Las suyas y las de un hombre en tráfico de manos, componen el elenco mímico que narra, señala y empuña; es una batalla, una danza pendenciera que husmea y repele. Antes y después de nadar en la fragilidad muda, Ketty repetía en sus performances como un mantra la palabra “usted”, era su palabra favorita para interrumpir la lectura de un manifiesto que no manifestaba, para señalar la ausencia como una auspiciosa excursión a los resabios del lirismo y para excitar la comunicación improvisando una métrica no acentual. No sirve el yo solo, salgamos a buscar un usted. Efluvio y poder, subyugación y lenguaje.

Se llamaba Gaetana, nació en la punta este de Liguria, en La Spezia, y a los dieciocho años se fue a Florencia a estudiar música electrónica en el Conservatorio Luigi Cherubini. La ciudad renacentista le convidó pulso tonal telarmonioso que ella trasfiguró, buscando espesor nuevo en el lenguaje viejo, en poemas y collages con retumbos del Pop Art, del descontento dadaísta y del Gruppo 70. Entre 1964 y 1965 denunció a través de sus obras al negocio que hacía cada vez más ricos al machismo y a la Iglesia Católica: la mujer sensualmente delicada, coqueta y prolijamente explotada.

Dos obras como ejemplo, Top Secret, labios presos detrás de una reja y Elettroaddomesticati, un collage, dos mujeres, un estereotipo sensual y una boca amordazada. Compartía becuadros y bemoles con la WAR (Women Artists in Revolution), con Redstocking Artists, con el Manifiesto de la Revuelta Femenina de Carla Lonzi y con los espacios culturales que se rebelaban contra los tradicionales roles de género. Años de experimentaciones lingüísticas de identidad femenina con monogramas en PVC que coreaban lecturas de Barthes, McLuhan y Eco; un desafío semántico-visual, una conjugación nueva en un cuerpo nuevo donde las manos, en días corridos de tristes menesteres, sufren lo que le han sacado desde nacidas.

Como Ketty no confiaba en el lenguaje que acunaba el poder dominado por los hombres (“las mujeres solo tenemos acceso a un lenguaje que nos es extraño y hostil"), salió a buscar alternativas conceptuales en una celebración de prosodias donde conversaban manos clarividentes como las que Alice Neel les pintaba a las mujeres de sus cuadros.
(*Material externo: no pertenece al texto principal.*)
File: src/rtl/sum_pipe_pkg.sv
// Shared defaults and the stage record for the sum_pipe registered adder.
package sum_pipe_pkg;

  localparam int SUM_PIPE_WIDTH_DEF  = 8;
  localparam int SUM_PIPE_STAGES_DEF = 2;

  // Default-width view of one stage; modules re-declare it at their own WIDTH.
  typedef struct packed {
    logic                          vld;
    logic                          carry;
    logic [SUM_PIPE_WIDTH_DEF-1:0] sum;
  } sum_stage_t;

endpackage

File: src/rtl/sum_pipe_stage.sv
// One elastic register slot of sum_pipe: holds {vld, carry, sum} and advances
// whenever it is empty or the downstream slot advances.
module sum_pipe_stage
  import sum_pipe_pkg::*;
#(
  parameter int WIDTH = SUM_PIPE_WIDTH_DEF
) (
  input  logic             clk,
  input  logic             aresetn,
  input  logic             up_vld_i,
  input  logic             up_carry_i,
  input  logic [WIDTH-1:0] up_sum_i,
  input  logic             adv_next_i,
  output logic             adv_o,
  output logic             vld_o,
  output logic             carry_o,
  output logic [WIDTH-1:0] sum_o
);

  typedef struct packed {
    logic             vld;
    logic             carry;
    logic [WIDTH-1:0] sum;
  } stage_t;

  stage_t stage_q, stage_d;

  // Data only loads on an accepted beat so idle bubbles never overwrite it.
  always_comb begin
    adv_o   = !stage_q.vld || adv_next_i;
    stage_d = stage_q;
    if (adv_o) begin
      stage_d.vld = up_vld_i;
      if (up_vld_i) begin
        stage_d.sum   = up_sum_i;
        stage_d.carry = up_carry_i;
      end
    end
  end

  always_ff @(posedge clk or negedge aresetn) begin
    if (!aresetn) begin
      stage_q <= '0;
    end else begin
      stage_q <= stage_d;
    end
  end

  assign vld_o   = stage_q.vld;
  assign carry_o = stage_q.carry;
  assign sum_o   = stage_q.sum;

endmodule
El diagnóstico de una muerte inmediata: un tumor en la cabeza, dispuso su última performance -craneología-, y su esgrima con la enfermedad artera. Esta vez usó las radiografías de su cráneo y las intervino con sus manos, sí, otras vez sus manos, pero esta vez con los puños cerrados. Ketty La Rocca, relegada durante mucho tiempo, es vanguardia feminista de los setenta, y un éxito cultural cada vez que un banner anuncia una retrospectiva. Revancha de una filológica dactilar que le hace frente a la pesadilla ininterrumpida del olvido largo.